**YOUR TASK**.
Once you find the line containing "export IMPL_ys_ff_latch=9" in the data below, copy it and each following line exactly, up to and including the line containing "export IMPL_finalSetupTns_ns=0", and nothing else.
╔══
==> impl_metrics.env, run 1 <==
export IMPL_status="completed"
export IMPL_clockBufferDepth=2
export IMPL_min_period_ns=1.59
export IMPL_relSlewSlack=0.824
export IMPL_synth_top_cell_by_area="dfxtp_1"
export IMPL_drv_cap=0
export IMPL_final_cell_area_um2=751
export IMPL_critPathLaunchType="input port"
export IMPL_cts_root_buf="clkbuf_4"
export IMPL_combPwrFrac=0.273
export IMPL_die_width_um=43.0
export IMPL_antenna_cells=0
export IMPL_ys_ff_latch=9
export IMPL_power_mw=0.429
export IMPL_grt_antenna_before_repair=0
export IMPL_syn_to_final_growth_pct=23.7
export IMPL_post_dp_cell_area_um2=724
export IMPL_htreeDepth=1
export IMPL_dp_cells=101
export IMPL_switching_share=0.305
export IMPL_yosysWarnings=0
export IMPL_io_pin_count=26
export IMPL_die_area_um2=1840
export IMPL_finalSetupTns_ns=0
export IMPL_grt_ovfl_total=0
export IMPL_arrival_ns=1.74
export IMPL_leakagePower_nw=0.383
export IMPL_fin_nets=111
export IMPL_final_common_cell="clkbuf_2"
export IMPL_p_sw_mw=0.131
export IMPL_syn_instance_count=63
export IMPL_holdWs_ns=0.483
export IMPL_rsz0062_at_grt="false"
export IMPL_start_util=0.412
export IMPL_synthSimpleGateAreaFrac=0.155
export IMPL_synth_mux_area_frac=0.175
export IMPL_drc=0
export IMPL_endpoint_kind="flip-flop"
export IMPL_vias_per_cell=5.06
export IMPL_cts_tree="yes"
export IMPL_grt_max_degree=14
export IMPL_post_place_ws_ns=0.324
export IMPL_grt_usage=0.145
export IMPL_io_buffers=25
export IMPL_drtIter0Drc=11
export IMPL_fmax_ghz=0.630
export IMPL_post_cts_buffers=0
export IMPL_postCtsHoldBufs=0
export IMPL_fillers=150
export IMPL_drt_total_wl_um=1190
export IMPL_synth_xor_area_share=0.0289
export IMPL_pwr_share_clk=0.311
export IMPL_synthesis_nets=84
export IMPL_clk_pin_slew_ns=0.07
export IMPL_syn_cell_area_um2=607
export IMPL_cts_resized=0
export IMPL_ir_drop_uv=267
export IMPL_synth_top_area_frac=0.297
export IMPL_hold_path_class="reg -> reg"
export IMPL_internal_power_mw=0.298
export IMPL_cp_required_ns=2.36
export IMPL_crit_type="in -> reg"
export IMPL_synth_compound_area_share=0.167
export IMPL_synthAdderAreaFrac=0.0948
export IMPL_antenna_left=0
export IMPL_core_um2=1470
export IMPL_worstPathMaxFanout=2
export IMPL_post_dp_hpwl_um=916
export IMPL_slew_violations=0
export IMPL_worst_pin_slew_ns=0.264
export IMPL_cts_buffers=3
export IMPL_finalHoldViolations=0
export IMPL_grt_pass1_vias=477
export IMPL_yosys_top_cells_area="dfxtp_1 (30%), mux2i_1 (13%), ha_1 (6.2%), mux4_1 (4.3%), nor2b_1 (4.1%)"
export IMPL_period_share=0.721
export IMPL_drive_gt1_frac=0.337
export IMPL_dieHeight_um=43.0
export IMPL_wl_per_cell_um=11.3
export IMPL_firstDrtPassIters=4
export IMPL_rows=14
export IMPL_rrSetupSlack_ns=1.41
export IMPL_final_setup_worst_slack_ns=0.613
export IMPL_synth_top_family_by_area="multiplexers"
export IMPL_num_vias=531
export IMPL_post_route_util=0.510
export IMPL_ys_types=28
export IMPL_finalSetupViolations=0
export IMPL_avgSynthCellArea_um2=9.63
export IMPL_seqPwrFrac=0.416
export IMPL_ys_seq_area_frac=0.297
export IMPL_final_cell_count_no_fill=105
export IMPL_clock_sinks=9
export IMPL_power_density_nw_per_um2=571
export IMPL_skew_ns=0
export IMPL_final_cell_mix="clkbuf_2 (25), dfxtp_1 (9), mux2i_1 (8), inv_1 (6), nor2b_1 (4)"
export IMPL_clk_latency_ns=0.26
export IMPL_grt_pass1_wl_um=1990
<file path="config.mk">
export PLATFORM = sky130hd
export DESIGN_NAME = lreq_decoder
export DESIGN_NICKNAME = d
export VERILOG_FILES = /design/src/rtl/lreq_pkg.sv /design/src/rtl/lreq_frame_track.sv /design/src/rtl/lreq_bit_collect.sv /design/src/rtl/lreq_field_dec.sv /design/src/rtl/lreq_out_stage.sv /design/src/rtl/lreq_decoder.sv
export SDC_FILE = /design/constraint.sdc
export NUM_CORES = 1
export LEC_CHECK = 0
export ABC_AREA = 0
export BUFFER_PORTS_ARGS = -buffer_cell sky130_fd_sc_hd__buf_2
export CORE_ASPECT_RATIO = 0.8
export CORE_MARGIN = 4
export CORE_UTILIZATION = 40
export CTS_CLUSTER_DIAMETER = 60
export DETAILED_ROUTE_END_ITERATION = 8
export GPL_TIMING_DRIVEN = 0
export PLACE_DENSITY = 0.65
export SYNTH_ARGS = -nofsm -noshare
export SYNTH_HDL_FRONTEND = slang
export SYNTH_SLANG_ARGS = --single-unit
export TNS_END_PERCENT = 10
</file>
<file path="constraint.sdc">
create_clock -name clk -period 6.5 [get_ports clk]
set_input_delay 1.3 -clock clk [delete_from_list [all_inputs] [get_ports clk]]
set_output_delay 1.3 -clock clk [all_outputs]
set_load 0.01 [all_outputs]
</file>
<file path="src/rtl/lreq_pkg.sv">
package lreq_pkg;

    localparam int KIND_W    = 3;
    localparam int SPEED_W   = 3;
    localparam int ADDR_W    = 4;
    localparam int DATA_W    = 8;

    // stream positions derived from the field widths
    localparam int KIND_LO   = 1;
    localparam int BODY_IDX  = KIND_LO + KIND_W;          // first payload bit
    localparam int BUS_STOP  = BODY_IDX + SPEED_W;        // optional stop of bus request
    localparam int BUS_LAST  = BUS_STOP - 1;              // last speed bit
    localparam int RD_STOP   = BODY_IDX + ADDR_W;
    localparam int DATA_IDX  = RD_STOP;                   // write data follows address
    localparam int WR_STOP   = DATA_IDX + DATA_W;
    localparam int ACC_STOP  = BODY_IDX + 1;
    localparam int RSV_STOP  = ACC_STOP;
    localparam int FRAME_MAX = WR_STOP + 1;
    localparam int IDX_W     = $clog2(FRAME_MAX);

    typedef logic [IDX_W-1:0] idx_t;
    // captured payload: stream bit i lives at index i
    typedef logic [WR_STOP-1:KIND_LO] frame_t;

    typedef enum logic [KIND_W-1:0] {
        K_IMM   = 3'd0,
        K_ISO   = 3'd1,
        K_PRI   = 3'd2,
        K_FAIR  = 3'd3,
        K_RDREG = 3'd4,
        K_WRREG = 3'd5,
        K_ACCEL = 3'd6,
        K_RSVD  = 3'd7
    } req_kind_e;

    typedef struct packed {
        req_kind_e           kind;
        logic [SPEED_W-1:0]  speed;
        logic [ADDR_W-1:0]   addr;
        logic [DATA_W-1:0]   wdata;
        logic                accel_en;
    } req_fields_t;

    function automatic logic is_bus(req_kind_e k);
        return k inside {K_IMM, K_ISO, K_PRI, K_FAIR};
    endfunction

    function automatic logic has_addr(req_kind_e k);
        return k inside {K_RDREG, K_WRREG};
    endfunction

    function automatic logic has_data(req_kind_e k);
        return k == K_WRREG;
    endfunction

    function automatic logic has_enable(req_kind_e k);
        return k == K_ACCEL;
    endfunction

    // position of the mandatory stop bit for each type
    function automatic idx_t stop_index(req_kind_e k);
        case (k)
            K_IMM, K_ISO, K_PRI, K_FAIR: return idx_t'(BUS_STOP);
            K_RDREG:                     return idx_t'(RD_STOP);
            K_WRREG:                     return idx_t'(WR_STOP);
            K_ACCEL:                     return idx_t'(ACC_STOP);
            default:                     return idx_t'(RSV_STOP);
        endcase
    endfunction

endpackage

</file>
<file path="src/rtl/lreq_frame_track.sv">
module lreq_frame_track
    import lreq_pkg::*;
(
    input  logic      clk,
    input  logic      rst,
    input  logic      line,
    input  req_kind_e kind,
    output logic      busy,
    output idx_t      idx,
    output logic      fin,
    output logic      ev_ok,
    output logic      ev_ferr,
    output logic      ev_rsvd
);

    logic at_stop;
    logic short_end;

    // type is known only once the payload region is reached
    assign at_stop   = busy && (idx >= idx_t'(BODY_IDX)) && (idx == stop_index(kind));
    assign short_end = busy && is_bus(kind) && (idx == idx_t'(BUS_LAST)) && !line;
    assign fin       = at_stop || short_end;

    assign ev_ferr = at_stop && line;
    assign ev_rsvd = at_stop && (kind == K_RSVD);
    assign ev_ok   = short_end || (at_stop && !line && (kind != K_RSVD));

    always_ff @(posedge clk) begin
        if (rst) begin
            busy <= 1'b0;
            idx  <= '0;
        end else if (!busy) begin
            if (line) begin
                busy <= 1'b1;
                idx  <= idx_t'(KIND_LO);
            end
        end else if (fin) begin
            busy <= 1'b0;
            idx  <= '0;
        end else begin
            idx  <= idx + idx_t'(1);
        end
    end

    // a low line leaves an idle tracker idle
    p_idle_quiet_r1: assert property (@(posedge clk) disable iff (rst)
        (!busy && !line) |=> !busy);

    // no frame runs past the longest stop position
    p_no_overrun_r6: assert property (@(posedge clk) disable iff (rst)
        (busy && idx == idx_t'(WR_STOP)) |-> fin);

endmodule

</file>
<file path="src/rtl/lreq_bit_collect.sv">
module lreq_bit_collect
    import lreq_pkg::*;
(
    input  logic      clk,
    input  logic      rst,
    input  logic      line,
    input  logic      busy,
    input  idx_t      idx,
    output frame_t    frame_now,
    output req_kind_e kind
);

    frame_t              frame_q;
    logic [KIND_W-1:0]   kind_bits;

    for (genvar i = KIND_LO; i < WR_STOP; i++) begin : g_cell
        logic hit;
        assign hit = busy && (idx == idx_t'(i));
        always_ff @(posedge clk) begin
            if (rst)      frame_q[i] <= 1'b0;
            else if (hit) frame_q[i] <= line;
        end
        // the bit on the line this cycle joins the stored ones
        assign frame_now[i] = hit ? line : frame_q[i];
    end

    for (genvar j = 0; j < KIND_W; j++) begin : g_kind
        assign kind_bits[KIND_W-1-j] = frame_q[KIND_LO+j];
    end

    assign kind = req_kind_e'(kind_bits);

    // the type field stays frozen once the payload is under way
    p_kind_frozen_r2: assert property (@(posedge clk) disable iff (rst)
        (busy && idx > idx_t'(BODY_IDX)) |-> $stable(kind));

endmodule

</file>
<file path="src/rtl/lreq_field_dec.sv">
module lreq_field_dec
    import lreq_pkg::*;
(
    input  frame_t      frame_now,
    output req_fields_t fields
);

    logic [KIND_W-1:0]  k_bits;
    logic [SPEED_W-1:0] s_bits;
    logic [ADDR_W-1:0]  a_bits;
    logic [DATA_W-1:0]  d_bits;

    for (genvar j = 0; j < KIND_W; j++) begin : g_k
        assign k_bits[KIND_W-1-j] = frame_now[KIND_LO+j];
    end
    for (genvar j = 0; j < SPEED_W; j++) begin : g_s
        assign s_bits[SPEED_W-1-j] = frame_now[BODY_IDX+j];
    end
    for (genvar j = 0; j < ADDR_W; j++) begin : g_a
        assign a_bits[ADDR_W-1-j] = frame_now[BODY_IDX+j];
    end
    for (genvar j = 0; j < DATA_W; j++) begin : g_d
        assign d_bits[DATA_W-1-j] = frame_now[DATA_IDX+j];
    end

    always_comb begin
        fields.kind     = req_kind_e'(k_bits);
        fields.speed    = s_bits;
        fields.addr     = a_bits;
        fields.wdata    = d_bits;
        fields.accel_en = frame_now[BODY_IDX];
    end

endmodule

</file>
<file path="src/rtl/lreq_out_stage.sv">
module lreq_out_stage
    import lreq_pkg::*;
(
    input  logic        clk,
    input  logic        rst,
    input  logic        ev_ok,
    input  logic        ev_ferr,
    input  logic        ev_rsvd,
    input  req_fields_t fields_now,
    output logic        valid,
    output logic        ferr,
    output logic        rsvd,
    output req_fields_t fields_q
);

    always_ff @(posedge clk) begin
        if (rst) begin
            valid    <= 1'b0;
            ferr     <= 1'b0;
            rsvd     <= 1'b0;
            fields_q <= '0;
        end else begin
            valid <= ev_ok;
            ferr  <= ev_ferr;
            rsvd  <= ev_rsvd;
            if (ev_ok) begin
                fields_q.kind <= fields_now.kind;
                if (is_bus(fields_now.kind))
                    fields_q.speed <= fields_now.speed;
                if (has_addr(fields_now.kind))
                    fields_q.addr <= fields_now.addr;
                if (has_data(fields_now.kind))
                    fields_q.wdata <= fields_now.wdata;
                if (has_enable(fields_now.kind))
                    fields_q.accel_en <= fields_now.accel_en;
            end
        end
    end

    // a frame reports either success or a framing error, never both
    p_one_outcome_r8: assert property (@(posedge clk) disable iff (rst)
        $onehot0({valid, ferr}));

    // a reserved frame never yields a valid request
    p_rsvd_not_valid_r9: assert property (@(posedge clk) disable iff (rst)
        rsvd |-> !valid);

    // fields move only together with the valid pulse
    p_fields_hold_r10: assert property (@(posedge clk) disable iff (rst)
        !valid |-> $stable(fields_q));

    // the valid pulse lasts a single cycle
    p_valid_pulse_r10: assert property (@(posedge clk) disable iff (rst)
        valid |=> !valid);

endmodule

</file>
<file path="src/rtl/lreq_decoder.sv">
module lreq_decoder
    import lreq_pkg::*;
(
    input  logic               clk,
    input  logic               rst,
    input  logic               req_line,
    output logic               out_valid,
    output logic [KIND_W-1:0]  out_kind,
    output logic [SPEED_W-1:0] out_speed,
    output logic [ADDR_W-1:0]  out_addr,
    output logic [DATA_W-1:0]  out_wdata,
    output logic               out_accel_en,
    output logic               out_frame_err,
    output logic               out_rsvd_err
);

    logic        busy;
    idx_t        idx;
    logic        fin;
    logic        ev_ok;
    logic        ev_ferr;
    logic        ev_rsvd;
    req_kind_e   kind;
    frame_t      frame_now;
    req_fields_t fields_now;
    req_fields_t fields_q;

    lreq_frame_track u_track (
        .clk     (clk),
        .rst     (rst),
        .line    (req_line),
        .kind    (kind),
        .busy    (busy),
        .idx     (idx),
        .fin     (fin),
        .ev_ok   (ev_ok),
        .ev_ferr (ev_ferr),
        .ev_rsvd (ev_rsvd)
    );

    lreq_bit_collect u_collect (
        .clk       (clk),
        .rst       (rst),
        .line      (req_line),
        .busy      (busy),
        .idx       (idx),
        .frame_now (frame_now),
        .kind      (kind)
    );

    lreq_field_dec u_dec (
        .frame_now (frame_now),
        .fields    (fields_now)
    );

    lreq_out_stage u_out (
        .clk        (clk),
        .rst        (rst),
        .ev_ok      (ev_ok),
        .ev_ferr    (ev_ferr),
        .ev_rsvd    (ev_rsvd),
        .fields_now (fields_now),
        .valid      (out_valid),
        .ferr       (out_frame_err),
        .rsvd       (out_rsvd_err),
        .fields_q   (fields_q)
    );

    assign out_kind     = fields_q.kind;
    assign out_speed    = fields_q.speed;
    assign out_addr     = fields_q.addr;
    assign out_wdata    = fields_q.wdata;
    assign out_accel_en = fields_q.accel_en;

    // a frame that ends always leaves the tracker free for the next cycle
    p_fin_frees_r11: assert property (@(posedge clk) disable iff (rst)
        (fin && !req_line) |=> !busy);

endmodule

</file>
Yosys cells after proc, flatten, opt, wreduce, memory -nomap -nowiden --
Index checks and enable logic that the tools add are counted.
Word-level totals: flip-flop bits (word level) 43, latch bits 0, memory bits (writable) 0, ROM bits 0, bits of input ports 3, output and inout bits 22, logic and storage cells 116, memories 0
Operators by class: $add $sub $neg 1, multipliers 0, div/mod/pow operators 0, $lt $le $gt $ge 1, equality and inequality tests 29, shift-type cells 0, mux-type cells 22, bitwise operators 0, reduce and logical (&&, ||, !) cells 38
Operator list (number):
- $eq 5x4->1 const B | 8
- $logic_and 1x1->1 | 24
- $eq 5x3->1 const B | 4
- $eq 3x3->1 const B | 6
- $mux 1 | 18
- $mux 5 | 3
- $pmux 5 s3 | 1
- $eq 3x2->1 const B | 4
- $eq 5x2->1 const B | 2
- $reduce_and 2->1 | 4
- $reduce_bool 4->1 | 2
- $eq 3x1->1 const B | 2
- $logic_not 3->1 | 2
- $add 5x1->5 const B | 1
- $eq 5x1->1 const B | 1
- $eq 5x5->1 | 1
- $ge 5x3->1 const B | 1
- $reduce_bool 2->1 | 2
- $reduce_or 4->1 | 1
- $ne 3x3->1 const B | 1
- $logic_or 1x1->1 | 2
- $logic_not 1->1 | 1

Logic depth before layout (Yosys ltp) --
depth in word-level cells 9, mapped depth 8, gate-level depth less buffers 7

By module --
Synthesis repeated with hierarchy kept, for this count alone.
Unflattened totals: cell total of the unflattened synthesis 247, area total of the unflattened synthesis 2289.7 um^2
By module, submodules not included:
- lreq_bit_collect | times used 1, cells an instance 89, area each 907.1 um^2
- lreq_out_stage | times used 1, cells an instance 80, area each 773.2 um^2
- lreq_frame_track | times used 1, cells an instance 59, area each 466.7 um^2
- lreq_field_dec | times used 1, cells an instance 19, area each 142.6 um^2

Least setup slack after synthesis --
OpenSTA, ideal clock, no wires.
path kind input to register, start input req_line, end register u_out.fields_q[13] (netlist name), arrival time 2.516 ns, data required time 6.379 ns, path slack 3.863 ns, cell stages on the path 5, path buffers 0, path through a21oi_1 nand2_1 a211o_1 a221oi_1 mux2_2
On the way: word-level cells in the longest chain between the ends 5
RTL lines:
- start, declared | RTL line lreq_decoder.sv:6 | input logic req_line,
- parallel branches: the longest is 5 deep, another holds $reduce_bool 4->1
Parallel ways; which one is timed is not known. A chain may end at the register's enable or synchronous reset.

Worst setup path in the final report --
start input req_line, end register u_out.fields_q[13] (netlist name)
On the way: word-level cells in the longest chain between the ends 5
RTL lines:
- parallel branches: the longest is 5 deep, another holds $reduce_bool 4->1
Parallel ways; which one is timed is not known.

==> flow_metrics.tcl <==
set metrics [dict create \
    rsz0062_at_grt "false" \
    synth-seq-area-share_pct 39.81 \
    ant_nets 0 \
    fin_nets 279 \
    post_route_cells_drive_above_1_share_pct 25.74 \
    worstSetupStartpointType "input pin" \
    synth-main-ff-cell "dfxtp_1" \
    cts_hold_repair.buffers 0 \
    first_global_vias 1647 \
    synth.avg_cell_area_sq_um 9.009 \
    holdWs_ns 0.4632 \
    synth.yosys.warnings 0 \
    vdd.ir_drop.worst_uv 122.5 \
    cts.repair_timing.setup_buffer_count 0 \
    worst_clock_skew_ns 0.006336 \
    wirelength_met1_microns 2466 \
    layout.cells.most_common "dfxtp_1" \
    totalPowerFinal_uw 507.2 \
    mostFrequentLayoutCells "dfxtp_1, nand2_1, buf_2, a21oi_1" \
    path_max_fanout 8 \
    initial_core_util_pct 42.21 \
    finalWirelength_microns 4633 \
    syn-cell-area_sq_um 2162 \
    timing.hold.worst_endpoint "u_collect.frame_q[8]$_SDFF_PP0_" \
    final-max-slew-violation-count 0 \
    placer_congestion_estimate 0.8429 \
    antennaDiodeCount 0 \
    status "completed" \
    timing.max_slew.rel_slack_pct 59.65 \
    tritoncts.num_buffers 5 \
    die_area_sq_um 6653 \
    timing.critical_path.required_ns 6.68 \
    worstReg2RegStart "u_track.idx[0]$_SDFFE_PP0P_" \
    power.density_cell_area_nw_per_um2 205.1 \
    clk-insertion-delay-late_ns 0.29 \
    floorplan.die.width_microns 90.20 \
    grt.total_usage_pct 14.75 \
    fin_crit_ns 2.691 \
    post_drt_via_cell_ratio 5.260 \
    wl_met2_microns 1906 \
    synth_enable_flop_cells 0 \
    highest_layer "met4" \
    highest_attainable_clock_frequency_ghz 0.3716 \
    ys_async_sr_fraction_pct 0 \
    floorplan.io_pins 25 \
    detailed_placement_wirelength_estimate_microns 3368 \
    area_growth_pct 14.35 \
    endpoint_of_the_worst_slack_reg_to_reg_timing_path "u_out.fields_q[13]$_SDFFE_PP0P_" \
    origin_of_the_worst_min_delay_path "u_collect.frame_q[8]$_SDFF_PP0_" \
    final_setup_violating_endpoints 0 \
    crit_path_arrival_time_ns 2.87 \
    post_synth_inst_count 240 \
    worstRegToRegCells 6 \
    die_h_microns 73.76 \
    core_area_sq_um 5122 \
    power.leakage_uw 0.001006 \
    cts_max_path_buffers 2 \
    setup_total_negative_slack_ns 0 \
    wl_met3_microns 214 \
    grt_first_pass_wirelength_microns 7907 \
    worst_pin_slew_ns 0.6017 \
    cts.repair.resized 0 \
    clkSinkCount 43 \
    post_synth_num_cell_types 42 \
    timing_hold_violations_final 0 \
    via_count 1757 \
    final_min_period_over_clock_period_pct 41.40 \
    hold_class "register to register" \
    drv.max_cap_violation_count 0 \
    drt_iter0_markers 117 \
    antenna_violations_before_repair 0 \
    timing.critical_path.to_type "register" \
    drt_pre_antenna_iters 4 \
    numPortBuffers 24 \
    clk_transition_reported_paths_ns 0.08 \
    grt.overflow.total 0 \
    rrSetupSlack_ns 4.05 \
    synth.net_count 248 \
    ws_path_type "input pin to register" \
    remaining_drc_errors 0 \
    min_path_cells 2 \
    max_h_tree_level 2 \
    postLayoutCoreUtil_pct 48.27 \
    pin_count_of_the_biggest_net_entering_global_routing 15 \
    avgRoutedWirePerCell_microns 13.87 \
    placement_rows 23 \
    clock_tree_from_tritoncts "yes" \
    ys_ff_latch 43 \
    clock_tree.root_cell "clkbuf_8" \
]
## Yosys cell counts (2+ instances only)
master    count  area, sq um
dfxtp_1      43        860.8
nand2_1      32        120.1
a21oi_1      20        100.1
nand3_1      19        95.09
nor2b_1      19        118.9
mux2_2       14        157.7
nor2_1       11        41.29
clkbuf_1     10        37.54
buf_6         6        67.56
ha_1          5        62.56
inv_1         5        18.77
a31oi_1       4        25.02
and2b_1       4        30.03
buf_2         4        20.02
mux2_4        4        60.06
o21ai_0       4        20.02
a32oi_1       3        26.28
nor4b_1       3        26.28
a211o_1       2        17.52
and4bb_2      2        25.02
nand4b_1      2        17.52
o21a_1        2        15.01
o21ai_1       2        10.01
xnor2_1       2        17.52
## critical path, stage by stage
cell      delay, ns
buf_2          0.14
a21oi_1        0.16
nand2_1        0.07
a211o_1        0.27
a221oi_1       0.54
mux2_2         0.40
## per-stage QoR
stage | setup WS, ns | cell area [sq um] | instances
after floorplan | 3.863 | 2162 | 240
after global placement | 3.487 | 2360 | 326
after detailed placement | 3.497 | 2360 | 326
after CTS | 3.798 | 2472 | 334
after global routing | 3.745 | 2472 | 334
final | 3.809 | 2472 | 334
## layer usage
metal	vias to the layer above	global-route usage, %
met5	-	0
li1	893	-
met2	46	22.27
met1	811	21.16
met3	7	3.275
met4	0	4.244
## kinds of logic (layout without fill, tap and decap cells)
group                      Yosys count  count (layout)  synth area share [%]
and+or+nand+nor                    104             104                 27.37
buffers and inverters               25              57                 6.655
DFF                                 43              43                 39.82
muxes                               18              18                 10.07
adders and majority gates            5               5                 2.894
xor gates and xnor gates             2               2                0.8103
AOI/OAI and AO/OA                   43              43                 12.38
## sequential cells by signal, summed over array words and instances, names as in the netlist
register           flops
u_out.ferr             1
u_track.idx            5
u_collect.kind         3
u_out.rsvd             1
u_out.fields_q        19
u_collect.frame_q     12
u_out.valid            1
u_track.busy           1
## worst max-delay path by stage
| stage | from | endpoint | slack, ns | cells past startpoint |
|---|---|---|---|---|
| 2_1_floorplan | req_line | u_out.fields_q[13]$_SDFFE_PP0P_ | 3.86 | 5 |
| 3_3_place_gp | req_line | u_out.fields_q[14]$_SDFFE_PP0P_ | 3.49 | 6 |
| 3_5_place_dp | req_line | u_out.fields_q[15]$_SDFFE_PP0P_ | 3.50 | 6 |
| 4_1_cts | req_line | u_out.fields_q[14]$_SDFFE_PP0P_ | 3.80 | 6 |
| 5_1_grt | req_line | u_out.fields_q[14]$_SDFFE_PP0P_ | 3.74 | 6 |
| 6_report | req_line | u_out.fields_q[13]$_SDFFE_PP0P_ | 3.81 | 6 |
## power by group
part	switching, uW	internal, uW
clock network	93.2	114
registers	2.59	265
logic	21.6	10.5
## area by class of cell
cell class	count	area [sq um]
plain buffers	20	125.1
clock buffers	5	68.82
clock inverters	3	43.79
fillers	504	2650
inverters	5	18.77
multi-input cells	172	1157
flip-flops and latches	43	860.8
well taps	62	77.57
repair buffers	24	120.1
Power figures use the tool's default switching activity.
╚══
**ANSWER SECTION**.
export IMPL_ys_ff_latch=9
export IMPL_power_mw=0.429
export IMPL_grt_antenna_before_repair=0
export IMPL_syn_to_final_growth_pct=23.7
export IMPL_post_dp_cell_area_um2=724
export IMPL_htreeDepth=1
export IMPL_dp_cells=101
export IMPL_switching_share=0.305
export IMPL_yosysWarnings=0
export IMPL_io_pin_count=26
export IMPL_die_area_um2=1840
export IMPL_finalSetupTns_ns=0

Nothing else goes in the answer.